> _DATA PROVIDED_
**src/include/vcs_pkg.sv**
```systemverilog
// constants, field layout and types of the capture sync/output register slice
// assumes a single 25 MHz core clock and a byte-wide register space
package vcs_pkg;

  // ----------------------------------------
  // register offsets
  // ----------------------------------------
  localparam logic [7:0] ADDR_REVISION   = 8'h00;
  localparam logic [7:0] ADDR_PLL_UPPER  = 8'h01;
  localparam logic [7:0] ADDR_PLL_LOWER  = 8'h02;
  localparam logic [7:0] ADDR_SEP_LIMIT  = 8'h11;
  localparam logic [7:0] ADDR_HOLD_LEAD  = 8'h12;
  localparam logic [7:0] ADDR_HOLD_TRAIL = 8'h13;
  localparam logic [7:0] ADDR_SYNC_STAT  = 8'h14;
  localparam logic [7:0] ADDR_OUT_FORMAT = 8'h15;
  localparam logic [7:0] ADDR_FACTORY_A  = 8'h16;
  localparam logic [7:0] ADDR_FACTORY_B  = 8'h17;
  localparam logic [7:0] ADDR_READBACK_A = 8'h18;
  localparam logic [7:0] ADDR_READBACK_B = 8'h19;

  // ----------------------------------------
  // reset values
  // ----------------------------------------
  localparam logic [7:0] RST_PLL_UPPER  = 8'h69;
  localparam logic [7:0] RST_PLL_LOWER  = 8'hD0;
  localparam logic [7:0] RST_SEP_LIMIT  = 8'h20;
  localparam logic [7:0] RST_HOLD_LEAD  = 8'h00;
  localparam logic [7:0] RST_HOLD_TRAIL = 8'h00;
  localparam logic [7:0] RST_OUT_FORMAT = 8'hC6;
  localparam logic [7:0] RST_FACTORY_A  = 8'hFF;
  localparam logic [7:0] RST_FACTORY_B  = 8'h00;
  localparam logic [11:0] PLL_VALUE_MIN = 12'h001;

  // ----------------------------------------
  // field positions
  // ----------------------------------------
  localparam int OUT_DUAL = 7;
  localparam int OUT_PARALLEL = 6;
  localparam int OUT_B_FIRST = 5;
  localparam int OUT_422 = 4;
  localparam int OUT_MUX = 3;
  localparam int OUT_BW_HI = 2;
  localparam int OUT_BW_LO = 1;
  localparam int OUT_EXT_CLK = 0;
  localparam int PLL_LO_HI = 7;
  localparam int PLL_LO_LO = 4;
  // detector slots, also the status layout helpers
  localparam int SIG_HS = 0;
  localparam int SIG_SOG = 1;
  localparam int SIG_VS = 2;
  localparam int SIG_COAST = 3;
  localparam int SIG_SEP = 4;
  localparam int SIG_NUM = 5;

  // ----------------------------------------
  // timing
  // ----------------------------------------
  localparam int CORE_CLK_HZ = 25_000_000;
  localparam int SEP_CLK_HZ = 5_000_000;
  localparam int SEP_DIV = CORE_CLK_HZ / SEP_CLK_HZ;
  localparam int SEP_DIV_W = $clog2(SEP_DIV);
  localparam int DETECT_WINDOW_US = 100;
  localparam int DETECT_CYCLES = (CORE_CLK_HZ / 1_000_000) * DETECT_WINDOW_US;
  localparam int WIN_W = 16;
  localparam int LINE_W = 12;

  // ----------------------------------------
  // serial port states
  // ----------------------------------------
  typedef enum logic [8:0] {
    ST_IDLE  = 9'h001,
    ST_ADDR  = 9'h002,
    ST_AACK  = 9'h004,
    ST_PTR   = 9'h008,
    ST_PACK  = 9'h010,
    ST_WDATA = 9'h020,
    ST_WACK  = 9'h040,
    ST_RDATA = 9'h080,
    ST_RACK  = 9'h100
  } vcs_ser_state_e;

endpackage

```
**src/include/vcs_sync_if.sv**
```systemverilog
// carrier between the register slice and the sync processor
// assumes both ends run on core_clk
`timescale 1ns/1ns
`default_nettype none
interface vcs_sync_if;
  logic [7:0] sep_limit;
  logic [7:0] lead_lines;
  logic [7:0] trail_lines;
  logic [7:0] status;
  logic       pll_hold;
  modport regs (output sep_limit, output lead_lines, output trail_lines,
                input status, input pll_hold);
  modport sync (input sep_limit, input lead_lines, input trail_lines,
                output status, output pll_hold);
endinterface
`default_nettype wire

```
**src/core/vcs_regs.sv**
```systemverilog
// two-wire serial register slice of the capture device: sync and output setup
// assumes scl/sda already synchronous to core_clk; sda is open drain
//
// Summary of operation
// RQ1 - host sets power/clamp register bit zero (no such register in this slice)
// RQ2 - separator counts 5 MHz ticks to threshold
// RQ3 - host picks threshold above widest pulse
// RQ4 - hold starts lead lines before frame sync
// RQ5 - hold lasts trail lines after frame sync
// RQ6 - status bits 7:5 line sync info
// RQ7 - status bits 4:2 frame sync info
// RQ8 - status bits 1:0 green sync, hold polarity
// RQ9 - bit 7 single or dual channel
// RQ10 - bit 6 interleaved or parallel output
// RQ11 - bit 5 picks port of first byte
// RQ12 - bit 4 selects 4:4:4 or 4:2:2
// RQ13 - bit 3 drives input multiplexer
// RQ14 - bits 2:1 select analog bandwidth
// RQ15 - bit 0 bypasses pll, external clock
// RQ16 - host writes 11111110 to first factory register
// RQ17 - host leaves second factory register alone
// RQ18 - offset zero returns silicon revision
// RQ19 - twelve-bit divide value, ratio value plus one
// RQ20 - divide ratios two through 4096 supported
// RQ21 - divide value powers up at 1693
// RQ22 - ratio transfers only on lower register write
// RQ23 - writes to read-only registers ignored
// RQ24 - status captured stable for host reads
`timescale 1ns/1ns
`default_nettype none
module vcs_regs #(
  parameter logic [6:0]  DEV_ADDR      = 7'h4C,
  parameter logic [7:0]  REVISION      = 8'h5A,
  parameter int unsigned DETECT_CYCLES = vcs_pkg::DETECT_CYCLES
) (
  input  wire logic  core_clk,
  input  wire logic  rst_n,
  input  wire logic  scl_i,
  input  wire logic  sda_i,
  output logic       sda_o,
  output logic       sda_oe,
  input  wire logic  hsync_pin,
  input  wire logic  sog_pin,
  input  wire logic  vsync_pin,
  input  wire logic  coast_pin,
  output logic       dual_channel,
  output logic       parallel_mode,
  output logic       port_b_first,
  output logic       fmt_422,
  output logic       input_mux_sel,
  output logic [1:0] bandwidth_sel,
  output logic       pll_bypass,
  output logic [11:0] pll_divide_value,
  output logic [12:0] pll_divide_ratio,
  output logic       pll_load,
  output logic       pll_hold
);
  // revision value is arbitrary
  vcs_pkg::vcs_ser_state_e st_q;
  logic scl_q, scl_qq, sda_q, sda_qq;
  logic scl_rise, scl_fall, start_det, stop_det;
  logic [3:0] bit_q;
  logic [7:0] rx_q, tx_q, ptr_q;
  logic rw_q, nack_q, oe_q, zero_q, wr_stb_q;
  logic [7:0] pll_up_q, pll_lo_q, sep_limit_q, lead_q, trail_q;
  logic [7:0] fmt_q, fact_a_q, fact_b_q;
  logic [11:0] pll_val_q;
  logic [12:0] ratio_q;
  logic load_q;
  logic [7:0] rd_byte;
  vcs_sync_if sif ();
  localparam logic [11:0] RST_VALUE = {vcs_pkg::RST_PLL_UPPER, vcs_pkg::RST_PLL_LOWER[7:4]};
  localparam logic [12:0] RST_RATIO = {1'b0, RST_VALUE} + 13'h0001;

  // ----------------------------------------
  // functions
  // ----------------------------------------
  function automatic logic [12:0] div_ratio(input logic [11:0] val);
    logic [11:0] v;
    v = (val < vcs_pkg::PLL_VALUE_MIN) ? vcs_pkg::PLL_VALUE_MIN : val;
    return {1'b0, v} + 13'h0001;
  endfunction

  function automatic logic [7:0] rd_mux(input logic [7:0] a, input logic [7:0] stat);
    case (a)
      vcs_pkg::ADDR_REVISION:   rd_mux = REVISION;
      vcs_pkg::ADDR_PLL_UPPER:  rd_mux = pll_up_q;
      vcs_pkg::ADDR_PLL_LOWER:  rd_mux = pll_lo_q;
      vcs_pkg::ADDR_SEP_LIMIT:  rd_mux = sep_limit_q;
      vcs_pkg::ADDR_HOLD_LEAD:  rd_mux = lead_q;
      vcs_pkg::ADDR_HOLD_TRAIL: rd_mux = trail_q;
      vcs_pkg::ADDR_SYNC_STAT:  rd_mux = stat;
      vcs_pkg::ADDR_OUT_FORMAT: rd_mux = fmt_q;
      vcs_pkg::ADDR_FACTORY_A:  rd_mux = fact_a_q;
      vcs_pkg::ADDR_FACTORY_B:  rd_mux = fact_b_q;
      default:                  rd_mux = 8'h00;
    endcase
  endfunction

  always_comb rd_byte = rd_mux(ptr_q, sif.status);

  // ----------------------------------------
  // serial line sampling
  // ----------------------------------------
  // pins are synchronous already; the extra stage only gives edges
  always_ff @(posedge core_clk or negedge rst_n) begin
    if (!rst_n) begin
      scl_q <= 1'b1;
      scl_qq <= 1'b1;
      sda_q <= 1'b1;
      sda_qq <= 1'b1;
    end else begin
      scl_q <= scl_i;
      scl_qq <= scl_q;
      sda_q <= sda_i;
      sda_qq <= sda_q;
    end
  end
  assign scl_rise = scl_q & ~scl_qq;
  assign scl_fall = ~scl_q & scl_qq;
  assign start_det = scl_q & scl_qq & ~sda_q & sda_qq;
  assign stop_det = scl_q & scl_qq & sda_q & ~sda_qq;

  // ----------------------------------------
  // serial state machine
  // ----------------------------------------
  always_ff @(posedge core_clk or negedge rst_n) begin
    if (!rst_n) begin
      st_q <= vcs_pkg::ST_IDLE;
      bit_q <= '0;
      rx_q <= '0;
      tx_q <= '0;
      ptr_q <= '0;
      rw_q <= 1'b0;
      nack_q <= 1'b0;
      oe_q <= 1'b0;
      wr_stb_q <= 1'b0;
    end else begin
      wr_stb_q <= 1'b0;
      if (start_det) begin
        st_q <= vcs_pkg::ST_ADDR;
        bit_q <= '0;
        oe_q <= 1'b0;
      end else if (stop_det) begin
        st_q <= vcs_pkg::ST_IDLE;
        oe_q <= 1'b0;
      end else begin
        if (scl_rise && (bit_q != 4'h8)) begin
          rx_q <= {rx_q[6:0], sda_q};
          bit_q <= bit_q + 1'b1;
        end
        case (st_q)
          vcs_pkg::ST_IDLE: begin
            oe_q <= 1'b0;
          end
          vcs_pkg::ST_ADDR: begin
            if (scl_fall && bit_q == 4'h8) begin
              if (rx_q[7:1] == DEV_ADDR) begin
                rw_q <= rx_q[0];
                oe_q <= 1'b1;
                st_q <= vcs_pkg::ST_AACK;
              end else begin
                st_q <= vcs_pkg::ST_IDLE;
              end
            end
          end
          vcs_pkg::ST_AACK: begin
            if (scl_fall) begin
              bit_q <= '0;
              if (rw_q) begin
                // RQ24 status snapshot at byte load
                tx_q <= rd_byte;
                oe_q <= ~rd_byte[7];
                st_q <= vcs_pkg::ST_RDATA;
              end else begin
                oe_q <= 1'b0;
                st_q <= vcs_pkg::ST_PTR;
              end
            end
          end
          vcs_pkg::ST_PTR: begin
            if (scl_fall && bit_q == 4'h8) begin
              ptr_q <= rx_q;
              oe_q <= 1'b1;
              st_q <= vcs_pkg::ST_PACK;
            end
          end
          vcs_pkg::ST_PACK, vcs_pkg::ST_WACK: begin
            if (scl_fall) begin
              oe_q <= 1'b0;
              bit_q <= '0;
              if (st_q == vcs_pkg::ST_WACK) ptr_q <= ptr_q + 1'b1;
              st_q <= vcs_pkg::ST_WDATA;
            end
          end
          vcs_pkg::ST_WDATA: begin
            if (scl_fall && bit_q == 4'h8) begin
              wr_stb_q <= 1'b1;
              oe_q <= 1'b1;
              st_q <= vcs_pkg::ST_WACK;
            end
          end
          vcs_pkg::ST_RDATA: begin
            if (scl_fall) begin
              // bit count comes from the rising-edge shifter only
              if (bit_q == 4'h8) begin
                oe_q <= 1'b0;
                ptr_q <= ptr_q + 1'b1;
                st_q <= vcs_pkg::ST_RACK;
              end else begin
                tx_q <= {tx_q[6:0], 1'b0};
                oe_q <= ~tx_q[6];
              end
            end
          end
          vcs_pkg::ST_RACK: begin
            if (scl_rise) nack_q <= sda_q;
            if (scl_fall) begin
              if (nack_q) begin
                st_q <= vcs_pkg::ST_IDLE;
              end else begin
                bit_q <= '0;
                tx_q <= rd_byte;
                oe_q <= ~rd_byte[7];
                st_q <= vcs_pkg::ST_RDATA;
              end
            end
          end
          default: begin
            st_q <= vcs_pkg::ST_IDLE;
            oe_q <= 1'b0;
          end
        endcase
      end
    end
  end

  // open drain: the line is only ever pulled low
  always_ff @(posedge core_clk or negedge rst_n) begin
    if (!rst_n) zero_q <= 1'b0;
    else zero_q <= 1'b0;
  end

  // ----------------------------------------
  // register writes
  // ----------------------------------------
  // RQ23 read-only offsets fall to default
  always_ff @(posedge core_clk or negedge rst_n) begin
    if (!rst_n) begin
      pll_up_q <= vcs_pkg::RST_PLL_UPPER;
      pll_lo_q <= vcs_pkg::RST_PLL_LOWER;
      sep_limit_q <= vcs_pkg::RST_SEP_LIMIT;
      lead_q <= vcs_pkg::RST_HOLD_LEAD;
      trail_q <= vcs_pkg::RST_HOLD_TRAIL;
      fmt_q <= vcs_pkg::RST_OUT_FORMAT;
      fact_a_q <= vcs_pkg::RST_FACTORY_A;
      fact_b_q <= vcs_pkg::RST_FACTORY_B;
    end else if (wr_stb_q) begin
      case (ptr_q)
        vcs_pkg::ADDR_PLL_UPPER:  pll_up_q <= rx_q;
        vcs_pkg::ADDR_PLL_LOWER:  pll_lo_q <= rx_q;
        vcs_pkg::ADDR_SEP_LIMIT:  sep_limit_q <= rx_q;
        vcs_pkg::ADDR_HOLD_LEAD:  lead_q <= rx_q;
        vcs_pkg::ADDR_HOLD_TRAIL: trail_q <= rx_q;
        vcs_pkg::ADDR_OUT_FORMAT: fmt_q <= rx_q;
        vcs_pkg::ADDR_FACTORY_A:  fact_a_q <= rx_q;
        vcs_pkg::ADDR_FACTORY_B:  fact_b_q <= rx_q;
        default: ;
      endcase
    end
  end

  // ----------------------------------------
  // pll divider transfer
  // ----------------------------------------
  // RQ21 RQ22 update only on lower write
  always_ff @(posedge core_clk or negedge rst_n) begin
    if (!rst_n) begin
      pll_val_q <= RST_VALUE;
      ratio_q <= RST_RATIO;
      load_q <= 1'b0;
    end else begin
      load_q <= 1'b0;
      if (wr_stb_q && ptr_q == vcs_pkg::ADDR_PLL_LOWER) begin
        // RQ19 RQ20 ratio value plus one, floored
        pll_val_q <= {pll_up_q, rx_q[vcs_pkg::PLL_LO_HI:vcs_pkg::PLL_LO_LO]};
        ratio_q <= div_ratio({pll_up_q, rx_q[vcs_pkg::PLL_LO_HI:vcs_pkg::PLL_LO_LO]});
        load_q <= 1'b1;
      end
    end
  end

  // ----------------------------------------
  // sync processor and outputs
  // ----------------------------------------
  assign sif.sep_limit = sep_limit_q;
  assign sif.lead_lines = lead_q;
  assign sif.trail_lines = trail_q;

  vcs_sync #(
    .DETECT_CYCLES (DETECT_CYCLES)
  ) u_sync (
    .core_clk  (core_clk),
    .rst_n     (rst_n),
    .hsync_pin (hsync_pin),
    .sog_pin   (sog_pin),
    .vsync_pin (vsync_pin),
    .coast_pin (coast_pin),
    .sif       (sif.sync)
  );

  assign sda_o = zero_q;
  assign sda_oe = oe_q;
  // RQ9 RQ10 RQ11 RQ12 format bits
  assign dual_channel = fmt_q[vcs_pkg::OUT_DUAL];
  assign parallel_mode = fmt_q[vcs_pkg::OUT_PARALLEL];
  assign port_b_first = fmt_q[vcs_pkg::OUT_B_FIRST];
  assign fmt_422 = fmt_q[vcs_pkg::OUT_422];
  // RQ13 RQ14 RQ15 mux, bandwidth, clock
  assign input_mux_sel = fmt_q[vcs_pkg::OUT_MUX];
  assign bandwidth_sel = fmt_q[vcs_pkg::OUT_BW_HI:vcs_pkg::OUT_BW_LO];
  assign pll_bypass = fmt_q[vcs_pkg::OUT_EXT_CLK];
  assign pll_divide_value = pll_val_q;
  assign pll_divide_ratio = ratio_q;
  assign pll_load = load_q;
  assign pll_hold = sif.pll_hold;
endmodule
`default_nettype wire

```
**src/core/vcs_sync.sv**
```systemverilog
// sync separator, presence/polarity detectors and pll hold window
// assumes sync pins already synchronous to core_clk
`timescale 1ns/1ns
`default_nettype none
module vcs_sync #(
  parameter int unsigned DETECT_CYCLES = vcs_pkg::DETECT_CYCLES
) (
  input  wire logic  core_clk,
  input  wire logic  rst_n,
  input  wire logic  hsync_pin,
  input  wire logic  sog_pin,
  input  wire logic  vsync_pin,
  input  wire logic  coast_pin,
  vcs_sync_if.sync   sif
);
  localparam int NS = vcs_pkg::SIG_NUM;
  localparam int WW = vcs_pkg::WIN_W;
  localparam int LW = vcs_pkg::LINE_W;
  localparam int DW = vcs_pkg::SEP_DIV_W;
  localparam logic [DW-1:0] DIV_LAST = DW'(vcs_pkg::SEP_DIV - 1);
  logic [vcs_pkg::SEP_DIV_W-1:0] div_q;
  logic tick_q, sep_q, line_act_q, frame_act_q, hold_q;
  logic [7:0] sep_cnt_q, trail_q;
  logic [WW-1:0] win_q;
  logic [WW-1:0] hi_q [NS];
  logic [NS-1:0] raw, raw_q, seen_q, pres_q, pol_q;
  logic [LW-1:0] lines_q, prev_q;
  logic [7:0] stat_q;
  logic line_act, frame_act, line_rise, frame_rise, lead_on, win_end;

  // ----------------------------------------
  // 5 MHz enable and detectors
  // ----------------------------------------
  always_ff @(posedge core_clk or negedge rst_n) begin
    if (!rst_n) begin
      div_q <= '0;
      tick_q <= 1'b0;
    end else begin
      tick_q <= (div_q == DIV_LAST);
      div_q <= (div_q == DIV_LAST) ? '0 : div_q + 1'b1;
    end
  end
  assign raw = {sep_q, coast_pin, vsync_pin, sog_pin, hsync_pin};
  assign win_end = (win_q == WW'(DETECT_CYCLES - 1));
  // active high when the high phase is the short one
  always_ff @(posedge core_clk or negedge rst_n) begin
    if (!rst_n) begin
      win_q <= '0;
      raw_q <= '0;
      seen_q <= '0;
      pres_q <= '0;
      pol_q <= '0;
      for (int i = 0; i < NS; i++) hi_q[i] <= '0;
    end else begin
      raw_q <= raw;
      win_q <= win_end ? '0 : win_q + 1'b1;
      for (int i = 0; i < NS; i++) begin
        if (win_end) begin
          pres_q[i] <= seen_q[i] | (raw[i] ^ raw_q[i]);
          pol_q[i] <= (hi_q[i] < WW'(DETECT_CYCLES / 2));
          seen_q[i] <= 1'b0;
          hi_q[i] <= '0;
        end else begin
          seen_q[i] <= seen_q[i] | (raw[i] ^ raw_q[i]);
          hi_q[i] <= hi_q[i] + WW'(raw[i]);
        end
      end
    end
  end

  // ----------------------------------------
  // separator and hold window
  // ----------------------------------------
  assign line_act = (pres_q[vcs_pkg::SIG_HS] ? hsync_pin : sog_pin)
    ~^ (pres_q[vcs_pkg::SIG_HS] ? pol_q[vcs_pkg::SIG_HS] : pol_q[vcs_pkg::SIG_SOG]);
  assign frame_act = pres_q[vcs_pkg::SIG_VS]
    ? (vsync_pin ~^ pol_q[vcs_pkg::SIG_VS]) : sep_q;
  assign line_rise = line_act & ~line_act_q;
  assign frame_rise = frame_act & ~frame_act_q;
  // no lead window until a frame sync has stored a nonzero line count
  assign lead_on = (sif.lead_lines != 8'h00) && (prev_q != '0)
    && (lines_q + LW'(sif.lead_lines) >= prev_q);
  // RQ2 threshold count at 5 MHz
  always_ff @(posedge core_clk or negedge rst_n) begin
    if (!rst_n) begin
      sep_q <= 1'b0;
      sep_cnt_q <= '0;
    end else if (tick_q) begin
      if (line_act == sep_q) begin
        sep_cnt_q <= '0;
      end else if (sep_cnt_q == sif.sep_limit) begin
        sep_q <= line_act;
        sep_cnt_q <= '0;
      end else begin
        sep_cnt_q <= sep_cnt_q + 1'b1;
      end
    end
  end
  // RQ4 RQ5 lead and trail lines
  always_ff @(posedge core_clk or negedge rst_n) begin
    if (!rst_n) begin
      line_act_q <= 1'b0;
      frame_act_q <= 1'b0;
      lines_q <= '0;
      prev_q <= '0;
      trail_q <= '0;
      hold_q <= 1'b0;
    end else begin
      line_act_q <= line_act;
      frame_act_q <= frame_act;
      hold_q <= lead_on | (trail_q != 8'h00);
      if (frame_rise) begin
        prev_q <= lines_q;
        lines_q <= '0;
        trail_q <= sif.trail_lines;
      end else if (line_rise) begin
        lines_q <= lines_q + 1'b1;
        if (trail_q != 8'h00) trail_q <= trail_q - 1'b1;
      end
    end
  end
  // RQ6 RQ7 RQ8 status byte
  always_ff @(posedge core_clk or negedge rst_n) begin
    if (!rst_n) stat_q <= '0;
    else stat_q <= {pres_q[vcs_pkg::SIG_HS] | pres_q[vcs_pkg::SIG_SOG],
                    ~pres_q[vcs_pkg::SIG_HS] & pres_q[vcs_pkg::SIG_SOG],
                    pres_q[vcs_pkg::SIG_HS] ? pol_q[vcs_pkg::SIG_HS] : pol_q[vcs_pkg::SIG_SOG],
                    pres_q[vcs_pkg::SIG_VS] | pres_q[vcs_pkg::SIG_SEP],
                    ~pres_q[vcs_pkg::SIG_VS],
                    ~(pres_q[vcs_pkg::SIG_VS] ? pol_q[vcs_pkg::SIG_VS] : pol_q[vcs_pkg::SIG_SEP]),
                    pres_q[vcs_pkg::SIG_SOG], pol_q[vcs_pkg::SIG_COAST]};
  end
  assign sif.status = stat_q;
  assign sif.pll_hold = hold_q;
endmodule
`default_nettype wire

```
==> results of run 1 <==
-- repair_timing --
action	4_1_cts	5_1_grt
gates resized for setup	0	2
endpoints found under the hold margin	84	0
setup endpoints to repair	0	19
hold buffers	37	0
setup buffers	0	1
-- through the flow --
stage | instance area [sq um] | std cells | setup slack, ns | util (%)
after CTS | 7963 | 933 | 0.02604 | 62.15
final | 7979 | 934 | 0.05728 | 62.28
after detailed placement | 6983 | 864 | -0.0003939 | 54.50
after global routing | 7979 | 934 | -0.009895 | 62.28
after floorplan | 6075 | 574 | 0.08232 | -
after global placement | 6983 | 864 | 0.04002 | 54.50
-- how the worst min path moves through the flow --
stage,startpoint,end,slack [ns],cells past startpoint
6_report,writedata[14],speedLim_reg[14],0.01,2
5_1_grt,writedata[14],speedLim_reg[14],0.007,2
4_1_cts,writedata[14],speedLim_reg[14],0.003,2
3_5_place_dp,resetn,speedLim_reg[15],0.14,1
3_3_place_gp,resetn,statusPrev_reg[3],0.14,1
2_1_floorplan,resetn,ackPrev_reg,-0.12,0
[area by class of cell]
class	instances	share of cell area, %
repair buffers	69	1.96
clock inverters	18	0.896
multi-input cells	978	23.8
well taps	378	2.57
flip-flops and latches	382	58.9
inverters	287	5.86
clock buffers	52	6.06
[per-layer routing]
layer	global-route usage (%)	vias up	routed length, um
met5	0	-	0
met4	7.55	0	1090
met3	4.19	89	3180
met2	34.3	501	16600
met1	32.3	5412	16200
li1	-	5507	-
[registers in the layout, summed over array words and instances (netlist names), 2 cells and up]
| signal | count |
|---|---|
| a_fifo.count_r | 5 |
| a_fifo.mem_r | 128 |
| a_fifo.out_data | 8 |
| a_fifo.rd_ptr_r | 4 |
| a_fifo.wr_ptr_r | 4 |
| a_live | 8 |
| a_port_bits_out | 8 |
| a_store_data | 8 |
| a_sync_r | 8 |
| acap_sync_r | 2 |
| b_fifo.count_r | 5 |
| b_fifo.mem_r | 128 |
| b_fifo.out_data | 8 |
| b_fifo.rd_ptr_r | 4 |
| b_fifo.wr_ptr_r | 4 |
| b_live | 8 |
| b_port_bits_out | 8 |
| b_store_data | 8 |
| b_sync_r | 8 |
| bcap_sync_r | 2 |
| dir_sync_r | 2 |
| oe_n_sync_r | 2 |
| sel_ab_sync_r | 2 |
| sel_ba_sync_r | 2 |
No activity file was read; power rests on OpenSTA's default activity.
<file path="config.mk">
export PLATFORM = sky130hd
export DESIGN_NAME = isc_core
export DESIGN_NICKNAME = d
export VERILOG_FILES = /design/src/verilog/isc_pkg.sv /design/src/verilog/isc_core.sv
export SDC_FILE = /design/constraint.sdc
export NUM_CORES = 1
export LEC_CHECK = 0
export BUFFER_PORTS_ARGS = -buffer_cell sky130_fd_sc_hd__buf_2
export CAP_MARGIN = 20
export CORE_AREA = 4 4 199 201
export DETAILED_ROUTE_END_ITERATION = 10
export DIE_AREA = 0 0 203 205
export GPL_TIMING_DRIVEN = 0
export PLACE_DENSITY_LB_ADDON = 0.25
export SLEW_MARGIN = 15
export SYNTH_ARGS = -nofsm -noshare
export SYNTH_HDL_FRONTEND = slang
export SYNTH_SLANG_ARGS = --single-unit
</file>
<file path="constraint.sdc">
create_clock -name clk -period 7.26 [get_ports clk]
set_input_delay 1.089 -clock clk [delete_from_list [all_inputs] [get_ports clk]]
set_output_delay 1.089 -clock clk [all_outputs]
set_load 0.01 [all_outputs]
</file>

> _TASK DETAILS_
Wherever the word "global" appears in the listing, copy the line that holds it.

> _RESPONSE TO THIS EXERCISE_
after global routing | 7979 | 934 | -0.009895 | 62.28
after global placement | 6983 | 864 | 0.04002 | 54.50
layer	global-route usage (%)	vias up	routed length, um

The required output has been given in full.